(Bloomberg) — A British nurse diagnosed with Ebola is in critical condition at a London hospital after receiving blood plasma treatment and taking an experimental drug.
The condition of Pauline Cafferkey, a Scottish nurse who returned from helping to fight the virus in Sierra Leone, gradually deteriorated over the past two days, the Royal Free Hospital said in statement on its website today. She had been sitting up in bed, talking and reading on Dec. 31 and had decided to take an anti-viral drug.
Cafferkey is a National Health Service nurse who was helping to fight the Ebola outbreak at a treatment center run by Save the Children in Kerry Town, Sierra Leone, according to the charity. More than 20,000 people have been infected in the world’s worst-ever Ebola outbreak, mostly in three African countries, according to the World Health Organization. Almost 8,000 have died. Medical workers in the U.S. and Spain have also been infected after caring for victims.
“My thoughts and prayers are with nurse Pauline Cafferkey,” U.K. Prime Minister David Cameron said today in a Twitter posting.
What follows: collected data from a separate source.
## src/rtl/chgdet_pkg.sv

```systemverilog
package chgdet_pkg;

    typedef enum logic {
        THR_ENTRY = 1'b0,
        THR_EXIT  = 1'b1
    } thr_sel_e;

    localparam int ST_LINEN = 0;
    localparam int ST_DET   = 1;
    localparam int ST_LIN   = 2;
    localparam int ST_IDEAL = 3;
    localparam int ST_W     = 4;

endpackage

```

## src/rtl/chgdet_hyst.sv

```systemverilog
module chgdet_hyst
    import chgdet_pkg::*;
#(
    parameter int             VW      = 16,
    parameter logic [VW-1:0]  ON_RST  = '0,
    parameter logic [VW-1:0]  OFF_RST = VW'(10)
) (
    input  logic          clk,
    input  logic          rst_n,
    input  logic          par_mode,
    input  logic          smp_vld,
    input  logic [VW-1:0] vpack,
    input  logic [VW-1:0] vbat,
    input  logic          thr_we,
    input  thr_sel_e      thr_sel,
    input  logic [VW-1:0] thr_wdata,
    input  logic          host_wr,
    input  logic          host_det,
    output logic          det
);
    localparam int DW = VW + 1;

    typedef struct packed {
        logic          det;
        logic [VW-1:0] on_thr;
        logic [VW-1:0] off_thr;
    } st_t;

    st_t st_d, st_q;
    logic signed [DW-1:0] diff_up, diff_dn;
    logic enter, leave;

    always_comb begin
        diff_up = $signed({vpack[VW-1], vpack}) - $signed({vbat[VW-1], vbat});
        diff_dn = $signed({vbat[VW-1], vbat}) - $signed({vpack[VW-1], vpack});
        enter   = diff_up >= $signed({st_q.on_thr[VW-1], st_q.on_thr});
        leave   = diff_dn >= $signed({st_q.off_thr[VW-1], st_q.off_thr});

        st_d = st_q;
        if (thr_we) begin
            if (thr_sel == THR_ENTRY) st_d.on_thr  = thr_wdata;
            else                      st_d.off_thr = thr_wdata;
        end
        if (par_mode) begin
            if (host_wr) st_d.det = host_det;
        end else if (smp_vld) begin
            if (leave)      st_d.det = 1'b0;
            else if (enter) st_d.det = 1'b1;
        end
    end

    always_ff @(posedge clk or negedge rst_n) begin
        if (!rst_n) begin
            st_q.det     <= 1'b0;
            st_q.on_thr  <= ON_RST;
            st_q.off_thr <= OFF_RST;
        end else begin
            st_q <= st_d;
        end
    end

    assign det = st_q.det;

    AST_ENTRY_SETS: assert property (@(posedge clk) disable iff (!rst_n)
        (smp_vld && !par_mode && enter && !leave) |=> det);
    AST_EXIT_WINS: assert property (@(posedge clk) disable iff (!rst_n)
        (smp_vld && !par_mode && leave) |=> !det);
    AST_IDLE_HOLD: assert property (@(posedge clk) disable iff (!rst_n)
        (!smp_vld && !host_wr) |=> $stable(det));
    AST_NO_OVERFLOW: assert property (@(posedge clk) disable iff (!rst_n)
        ($signed(vpack) >= $signed(vbat)) |-> (!diff_up[DW-1] && (diff_dn <= 0)));
    AST_PAR_IGNORES_SMP: assert property (@(posedge clk) disable iff (!rst_n)
        (par_mode && !host_wr) |=> $stable(det));
endmodule

```

## src/rtl/chgdet_frame_rx.sv

```systemverilog
module chgdet_frame_rx #(
    parameter int          FRAME_LEN = 36,
    parameter int          DATA_POS  = 2,
    parameter int          CKS_POS   = 34,
    parameter logic [7:0]  CMD_LO    = 8'hB5,
    parameter logic [7:0]  CMD_HI    = 8'h00,
    parameter int          DET_BIT   = 1
) (
    input  logic       clk,
    input  logic       rst_n,
    input  logic       par_mode,
    input  logic       hb_vld,
    input  logic       hb_first,
    input  logic [7:0] hb_byte,
    output logic       host_wr,
    output logic       host_det,
    output logic       host_err
);
    localparam int IW = $clog2(FRAME_LEN + 1);
    localparam logic [IW-1:0] LAST_IDX = IW'(FRAME_LEN - 1);
    localparam logic [IW-1:0] CKS_IDX  = IW'(CKS_POS);
    localparam logic [IW-1:0] DATA_IDX = IW'(DATA_POS);

    typedef struct packed {
        logic          busy;
        logic [IW-1:0] idx;
        logic [7:0]    sum;
        logic [7:0]    data;
        logic [7:0]    cks;
        logic          cmd_ok;
        logic          err;
    } st_t;

    st_t  st_d, st_q;
    logic done, cks_ok;

    always_comb begin
        st_d     = st_q;
        st_d.err = 1'b0;
        done     = 1'b0;
        cks_ok   = (st_q.cks == ~st_q.sum);
        if (hb_vld) begin
            if (hb_first) begin
                st_d.busy   = 1'b1;
                st_d.idx    = IW'(1);
                st_d.sum    = hb_byte;
                st_d.cmd_ok = (hb_byte == CMD_LO);
            end else if (st_q.busy) begin
                if (st_q.idx < CKS_IDX)  st_d.sum    = st_q.sum + hb_byte;
                if (st_q.idx == IW'(1))  st_d.cmd_ok = st_q.cmd_ok && (hb_byte == CMD_HI);
                if (st_q.idx == DATA_IDX) st_d.data  = hb_byte;
                if (st_q.idx == CKS_IDX)  st_d.cks   = hb_byte;
                if (st_q.idx == LAST_IDX) begin
                    done      = 1'b1;
                    st_d.busy = 1'b0;
                end
                st_d.idx = st_q.idx + IW'(1);
            end
        end
        host_wr  = done && st_q.cmd_ok && cks_ok && par_mode;
        st_d.err = done && st_q.cmd_ok && (!cks_ok || !par_mode);
        host_det = st_q.data[DET_BIT];
    end

    always_ff @(posedge clk or negedge rst_n) begin
        if (!rst_n) st_q <= '0;
        else        st_q <= st_d;
    end

    assign host_err = st_q.err;

    AST_ERR_PULSE: assert property (@(posedge clk) disable iff (!rst_n)
        host_err |=> !host_err);
    AST_WR_NEEDS_PAR: assert property (@(posedge clk) disable iff (!rst_n)
        host_wr |-> (par_mode && !st_d.err));
endmodule

```

## src/rtl/chgdet_ctrl.sv

```systemverilog
module chgdet_ctrl
    import chgdet_pkg::*;
#(
    parameter int VW        = 16,
    parameter int FRAME_LEN = 36
) (
    input  logic          clk,
    input  logic          rst_n,
    input  logic          par_mode,
    input  logic          lin_en,
    input  logic          smp_vld,
    input  logic [VW-1:0] vpack_mv,
    input  logic [VW-1:0] vbat_mv,
    input  logic          thr_we,
    input  logic          thr_sel,
    input  logic [VW-1:0] thr_wdata,
    input  logic          hb_vld,
    input  logic          hb_first,
    input  logic [7:0]    hb_byte,
    output logic [3:0]    status,
    output logic          host_err
);
    logic host_wr, host_det, det;

    chgdet_frame_rx #(
        .FRAME_LEN (FRAME_LEN),
        .DATA_POS  (2),
        .CKS_POS   (FRAME_LEN - 2),
        .DET_BIT   (ST_DET)
    ) i_frame_rx (
        .clk      (clk),
        .rst_n    (rst_n),
        .par_mode (par_mode),
        .hb_vld   (hb_vld),
        .hb_first (hb_first),
        .hb_byte  (hb_byte),
        .host_wr  (host_wr),
        .host_det (host_det),
        .host_err (host_err)
    );

    chgdet_hyst #(
        .VW (VW)
    ) i_hyst (
        .clk       (clk),
        .rst_n     (rst_n),
        .par_mode  (par_mode),
        .smp_vld   (smp_vld),
        .vpack     (vpack_mv),
        .vbat      (vbat_mv),
        .thr_we    (thr_we),
        .thr_sel   (thr_sel_e'(thr_sel)),
        .thr_wdata (thr_wdata),
        .host_wr   (host_wr),
        .host_det  (host_det),
        .det       (det)
    );

    always_comb begin
        status           = '0;
        status[ST_LINEN] = lin_en;
        status[ST_DET]   = det;
        status[ST_LIN]   = det && lin_en;
        status[ST_IDEAL] = !det;
    end

    AST_LIN_NEEDS_DET: assert property (@(posedge clk) disable iff (!rst_n)
        status[ST_LIN] |-> (status[ST_DET] && status[ST_LINEN]));
    AST_MODES_EXCL: assert property (@(posedge clk) disable iff (!rst_n)
        !(status[ST_LIN] && status[ST_IDEAL]));
endmodule

```
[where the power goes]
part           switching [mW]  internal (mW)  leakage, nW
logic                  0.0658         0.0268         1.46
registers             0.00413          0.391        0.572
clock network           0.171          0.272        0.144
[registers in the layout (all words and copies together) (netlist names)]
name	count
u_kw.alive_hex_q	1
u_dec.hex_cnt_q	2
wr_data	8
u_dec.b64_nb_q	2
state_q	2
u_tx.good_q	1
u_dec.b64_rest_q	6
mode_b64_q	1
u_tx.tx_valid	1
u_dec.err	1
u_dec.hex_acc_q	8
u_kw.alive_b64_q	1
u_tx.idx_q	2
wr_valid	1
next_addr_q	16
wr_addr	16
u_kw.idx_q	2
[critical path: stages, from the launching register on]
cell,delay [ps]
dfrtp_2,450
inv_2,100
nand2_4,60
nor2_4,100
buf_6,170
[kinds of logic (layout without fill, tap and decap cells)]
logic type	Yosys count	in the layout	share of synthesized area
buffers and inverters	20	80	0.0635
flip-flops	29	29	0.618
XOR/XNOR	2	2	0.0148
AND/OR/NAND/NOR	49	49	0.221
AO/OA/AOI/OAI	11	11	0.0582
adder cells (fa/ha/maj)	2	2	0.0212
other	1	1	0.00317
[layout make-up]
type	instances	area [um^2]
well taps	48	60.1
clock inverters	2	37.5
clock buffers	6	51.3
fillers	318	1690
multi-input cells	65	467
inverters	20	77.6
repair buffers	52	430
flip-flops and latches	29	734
[src/rtl/cbr_pkg.sv]
// Shared types for the buffered byte readout.
package cbr_pkg;
    // Frame receiver states, in the order a character passes through them.
    typedef enum logic [1:0] {
        RX_IDLE  = 2'd0,
        RX_START = 2'd1,
        RX_DATA  = 2'd2,
        RX_STOP  = 2'd3
    } rx_state_e;
endpackage

[src/rtl/cbr_clk_sync.sv]
// Brings an asynchronous clock-like input into the clk domain and
// produces a one-cycle pulse for each rising edge of that input.
// Assumes the input stays high and low for at least 2 clk cycles each.
module cbr_clk_sync #(
    parameter int STAGES = 2
) (
    input  logic clk,
    input  logic rst_n,
    input  logic async_in,
    output logic rise
);
    logic [STAGES-1:0] chain;
    logic              last;

    // Shift the input through the synchronizer chain.
    always_ff @(posedge clk) begin
        if (!rst_n) chain <= '0;
        else        chain <= {chain[STAGES-2:0], async_in};
    end

    // Keep the previous synchronized level for edge detection.
    always_ff @(posedge clk) begin
        if (!rst_n) last <= 1'b0;
        else        last <= chain[STAGES-1];
    end

    assign rise = chain[STAGES-1] & ~last;
endmodule
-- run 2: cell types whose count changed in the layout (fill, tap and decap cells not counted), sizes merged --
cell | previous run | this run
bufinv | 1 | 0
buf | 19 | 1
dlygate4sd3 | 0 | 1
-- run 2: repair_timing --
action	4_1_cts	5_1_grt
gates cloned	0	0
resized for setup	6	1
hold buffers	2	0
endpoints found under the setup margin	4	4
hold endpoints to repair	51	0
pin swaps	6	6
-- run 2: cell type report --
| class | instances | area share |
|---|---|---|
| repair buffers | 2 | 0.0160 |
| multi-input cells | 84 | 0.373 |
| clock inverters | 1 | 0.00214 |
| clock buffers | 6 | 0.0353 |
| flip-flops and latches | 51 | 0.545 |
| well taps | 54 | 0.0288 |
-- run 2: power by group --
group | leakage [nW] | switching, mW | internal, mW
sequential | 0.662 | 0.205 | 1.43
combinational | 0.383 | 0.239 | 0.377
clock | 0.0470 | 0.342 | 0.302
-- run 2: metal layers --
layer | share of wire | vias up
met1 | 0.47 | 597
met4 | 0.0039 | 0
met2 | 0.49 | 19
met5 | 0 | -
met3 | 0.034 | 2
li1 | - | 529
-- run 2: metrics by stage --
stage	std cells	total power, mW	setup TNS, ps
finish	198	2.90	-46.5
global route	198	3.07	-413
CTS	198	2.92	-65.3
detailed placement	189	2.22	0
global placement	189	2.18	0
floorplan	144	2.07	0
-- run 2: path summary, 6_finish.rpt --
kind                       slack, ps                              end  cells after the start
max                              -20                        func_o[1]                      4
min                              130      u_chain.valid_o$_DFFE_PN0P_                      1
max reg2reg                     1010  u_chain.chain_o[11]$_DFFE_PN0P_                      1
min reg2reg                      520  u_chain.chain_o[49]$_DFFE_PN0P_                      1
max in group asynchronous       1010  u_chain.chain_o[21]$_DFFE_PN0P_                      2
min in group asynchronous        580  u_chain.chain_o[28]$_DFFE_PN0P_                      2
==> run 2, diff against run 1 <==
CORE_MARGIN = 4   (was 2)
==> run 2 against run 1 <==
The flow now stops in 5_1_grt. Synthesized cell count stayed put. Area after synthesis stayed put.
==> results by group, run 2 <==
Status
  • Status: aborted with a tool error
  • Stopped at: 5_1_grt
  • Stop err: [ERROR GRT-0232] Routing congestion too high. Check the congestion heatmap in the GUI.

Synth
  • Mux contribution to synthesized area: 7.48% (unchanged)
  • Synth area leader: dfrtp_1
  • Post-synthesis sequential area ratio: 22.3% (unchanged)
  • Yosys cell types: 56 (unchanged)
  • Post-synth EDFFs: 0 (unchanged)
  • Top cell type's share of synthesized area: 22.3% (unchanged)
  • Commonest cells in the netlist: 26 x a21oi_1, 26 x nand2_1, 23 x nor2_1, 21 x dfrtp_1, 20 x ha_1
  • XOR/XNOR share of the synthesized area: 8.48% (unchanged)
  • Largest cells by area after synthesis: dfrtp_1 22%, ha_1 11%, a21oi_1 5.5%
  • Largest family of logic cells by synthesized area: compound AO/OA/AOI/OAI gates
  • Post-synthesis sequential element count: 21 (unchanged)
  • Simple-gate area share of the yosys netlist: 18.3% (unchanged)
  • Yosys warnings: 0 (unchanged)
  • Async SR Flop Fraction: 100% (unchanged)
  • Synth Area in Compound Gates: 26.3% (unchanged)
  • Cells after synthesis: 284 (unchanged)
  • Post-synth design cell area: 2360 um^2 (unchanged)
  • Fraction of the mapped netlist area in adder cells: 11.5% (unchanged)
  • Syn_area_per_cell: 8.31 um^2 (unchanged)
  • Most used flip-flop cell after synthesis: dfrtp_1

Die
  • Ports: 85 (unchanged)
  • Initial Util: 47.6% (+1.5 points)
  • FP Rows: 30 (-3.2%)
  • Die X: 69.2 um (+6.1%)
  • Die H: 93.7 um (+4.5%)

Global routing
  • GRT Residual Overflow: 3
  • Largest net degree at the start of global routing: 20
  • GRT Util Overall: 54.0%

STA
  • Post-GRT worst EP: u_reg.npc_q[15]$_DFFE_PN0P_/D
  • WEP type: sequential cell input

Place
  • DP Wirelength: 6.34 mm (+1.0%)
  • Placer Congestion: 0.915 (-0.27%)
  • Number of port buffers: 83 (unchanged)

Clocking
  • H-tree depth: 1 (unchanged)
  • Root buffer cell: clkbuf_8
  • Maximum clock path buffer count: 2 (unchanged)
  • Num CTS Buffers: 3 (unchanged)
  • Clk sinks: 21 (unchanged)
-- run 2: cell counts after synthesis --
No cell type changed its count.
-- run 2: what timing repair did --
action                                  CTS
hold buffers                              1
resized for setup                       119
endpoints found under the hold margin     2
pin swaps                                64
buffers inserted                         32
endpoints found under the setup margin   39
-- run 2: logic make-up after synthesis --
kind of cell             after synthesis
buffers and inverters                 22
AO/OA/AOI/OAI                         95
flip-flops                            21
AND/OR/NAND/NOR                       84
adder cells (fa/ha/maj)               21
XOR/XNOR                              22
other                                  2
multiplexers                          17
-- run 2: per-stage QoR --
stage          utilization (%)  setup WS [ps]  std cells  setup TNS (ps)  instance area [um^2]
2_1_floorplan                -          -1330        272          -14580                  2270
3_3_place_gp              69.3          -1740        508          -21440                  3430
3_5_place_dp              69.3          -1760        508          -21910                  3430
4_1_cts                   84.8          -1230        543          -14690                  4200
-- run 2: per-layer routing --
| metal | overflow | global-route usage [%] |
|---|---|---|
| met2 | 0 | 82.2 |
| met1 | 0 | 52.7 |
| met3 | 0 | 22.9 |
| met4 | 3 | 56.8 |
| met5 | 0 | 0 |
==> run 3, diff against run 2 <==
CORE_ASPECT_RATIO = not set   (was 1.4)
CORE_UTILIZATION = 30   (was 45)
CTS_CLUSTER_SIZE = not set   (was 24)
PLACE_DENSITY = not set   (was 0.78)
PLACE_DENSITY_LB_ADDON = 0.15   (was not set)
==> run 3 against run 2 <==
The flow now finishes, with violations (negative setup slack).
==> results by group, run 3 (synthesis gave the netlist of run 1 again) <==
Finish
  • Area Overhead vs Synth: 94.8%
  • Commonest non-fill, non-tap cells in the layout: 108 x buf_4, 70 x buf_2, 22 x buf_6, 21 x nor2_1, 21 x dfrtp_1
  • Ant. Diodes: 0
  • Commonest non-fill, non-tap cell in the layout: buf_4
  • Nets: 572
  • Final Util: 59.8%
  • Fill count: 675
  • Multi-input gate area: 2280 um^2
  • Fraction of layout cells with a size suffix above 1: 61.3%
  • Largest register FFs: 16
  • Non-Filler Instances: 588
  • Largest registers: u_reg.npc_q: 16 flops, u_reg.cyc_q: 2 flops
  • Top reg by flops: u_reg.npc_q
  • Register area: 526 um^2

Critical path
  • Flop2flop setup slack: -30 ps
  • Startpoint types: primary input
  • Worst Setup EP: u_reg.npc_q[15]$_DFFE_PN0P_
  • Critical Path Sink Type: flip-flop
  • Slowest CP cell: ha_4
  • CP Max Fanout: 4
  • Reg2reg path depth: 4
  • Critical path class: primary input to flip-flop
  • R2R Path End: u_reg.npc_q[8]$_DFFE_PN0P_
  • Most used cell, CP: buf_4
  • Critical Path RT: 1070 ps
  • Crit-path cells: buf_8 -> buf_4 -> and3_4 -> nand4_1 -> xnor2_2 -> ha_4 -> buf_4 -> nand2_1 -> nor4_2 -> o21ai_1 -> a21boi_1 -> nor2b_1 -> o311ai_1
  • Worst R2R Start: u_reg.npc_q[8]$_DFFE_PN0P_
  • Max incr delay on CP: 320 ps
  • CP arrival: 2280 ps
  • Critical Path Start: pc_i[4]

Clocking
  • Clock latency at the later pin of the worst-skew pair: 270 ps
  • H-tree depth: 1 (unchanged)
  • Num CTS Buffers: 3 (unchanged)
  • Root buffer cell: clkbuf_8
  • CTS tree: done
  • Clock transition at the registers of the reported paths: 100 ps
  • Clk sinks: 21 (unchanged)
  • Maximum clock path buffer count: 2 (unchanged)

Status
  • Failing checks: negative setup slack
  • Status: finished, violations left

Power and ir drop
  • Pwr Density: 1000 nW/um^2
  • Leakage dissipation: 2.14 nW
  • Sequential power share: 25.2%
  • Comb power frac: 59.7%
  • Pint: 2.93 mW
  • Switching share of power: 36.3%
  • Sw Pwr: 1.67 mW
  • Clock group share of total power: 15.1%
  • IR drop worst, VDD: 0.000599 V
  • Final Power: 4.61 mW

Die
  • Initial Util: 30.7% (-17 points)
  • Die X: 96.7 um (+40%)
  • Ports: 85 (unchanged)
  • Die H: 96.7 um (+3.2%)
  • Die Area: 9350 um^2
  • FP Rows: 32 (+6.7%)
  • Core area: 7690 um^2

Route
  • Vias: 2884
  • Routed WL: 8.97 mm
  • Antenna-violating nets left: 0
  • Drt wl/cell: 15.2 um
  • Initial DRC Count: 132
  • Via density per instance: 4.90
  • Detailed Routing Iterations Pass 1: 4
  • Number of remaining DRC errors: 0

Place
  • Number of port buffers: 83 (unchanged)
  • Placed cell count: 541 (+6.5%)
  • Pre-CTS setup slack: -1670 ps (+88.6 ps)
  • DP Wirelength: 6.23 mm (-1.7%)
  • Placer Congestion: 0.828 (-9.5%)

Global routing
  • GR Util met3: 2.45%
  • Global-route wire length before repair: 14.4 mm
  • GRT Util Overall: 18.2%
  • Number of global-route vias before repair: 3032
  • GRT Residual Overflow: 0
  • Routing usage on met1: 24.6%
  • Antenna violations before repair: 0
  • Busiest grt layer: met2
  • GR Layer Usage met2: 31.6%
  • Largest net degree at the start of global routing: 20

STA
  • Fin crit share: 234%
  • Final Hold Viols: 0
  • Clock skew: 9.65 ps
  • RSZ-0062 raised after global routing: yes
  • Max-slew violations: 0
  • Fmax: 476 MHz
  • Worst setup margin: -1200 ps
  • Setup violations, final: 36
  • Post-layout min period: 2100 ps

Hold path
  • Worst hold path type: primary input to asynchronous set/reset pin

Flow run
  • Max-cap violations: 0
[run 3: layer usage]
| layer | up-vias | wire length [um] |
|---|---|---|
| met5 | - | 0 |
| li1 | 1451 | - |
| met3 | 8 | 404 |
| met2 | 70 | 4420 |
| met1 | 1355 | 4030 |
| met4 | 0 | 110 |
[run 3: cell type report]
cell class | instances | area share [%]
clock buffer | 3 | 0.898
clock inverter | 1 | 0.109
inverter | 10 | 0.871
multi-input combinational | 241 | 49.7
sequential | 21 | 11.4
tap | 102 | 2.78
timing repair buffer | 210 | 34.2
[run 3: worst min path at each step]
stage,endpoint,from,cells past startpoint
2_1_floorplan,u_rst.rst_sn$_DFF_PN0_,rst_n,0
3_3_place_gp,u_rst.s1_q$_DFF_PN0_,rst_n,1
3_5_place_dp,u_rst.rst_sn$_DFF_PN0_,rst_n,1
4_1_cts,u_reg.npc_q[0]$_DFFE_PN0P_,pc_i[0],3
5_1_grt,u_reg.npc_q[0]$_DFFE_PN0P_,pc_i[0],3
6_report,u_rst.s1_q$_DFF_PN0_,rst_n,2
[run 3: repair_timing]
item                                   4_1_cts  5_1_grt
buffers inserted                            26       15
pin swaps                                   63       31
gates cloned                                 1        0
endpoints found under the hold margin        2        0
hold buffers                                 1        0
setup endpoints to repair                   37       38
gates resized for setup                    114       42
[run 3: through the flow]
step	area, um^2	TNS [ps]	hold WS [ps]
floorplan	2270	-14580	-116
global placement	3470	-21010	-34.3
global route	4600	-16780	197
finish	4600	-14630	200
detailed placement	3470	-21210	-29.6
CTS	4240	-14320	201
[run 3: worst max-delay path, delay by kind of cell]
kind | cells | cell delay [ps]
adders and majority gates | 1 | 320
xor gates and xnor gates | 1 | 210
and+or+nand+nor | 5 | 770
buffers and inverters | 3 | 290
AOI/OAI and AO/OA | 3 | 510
Cafferkey arrived in Scotland late Dec. 28 and after feeling unwell was placed in isolation at Gartnavel General Hospital, before being moved to London. Health officials have said it’s unlikely that others were infected. Michael Jacobs, infectious diseases consultant at the London hospital, said in a Dec. 31 statement that the next few days would be crucial for Cafferkey. The disease has a variable course, he said at the time.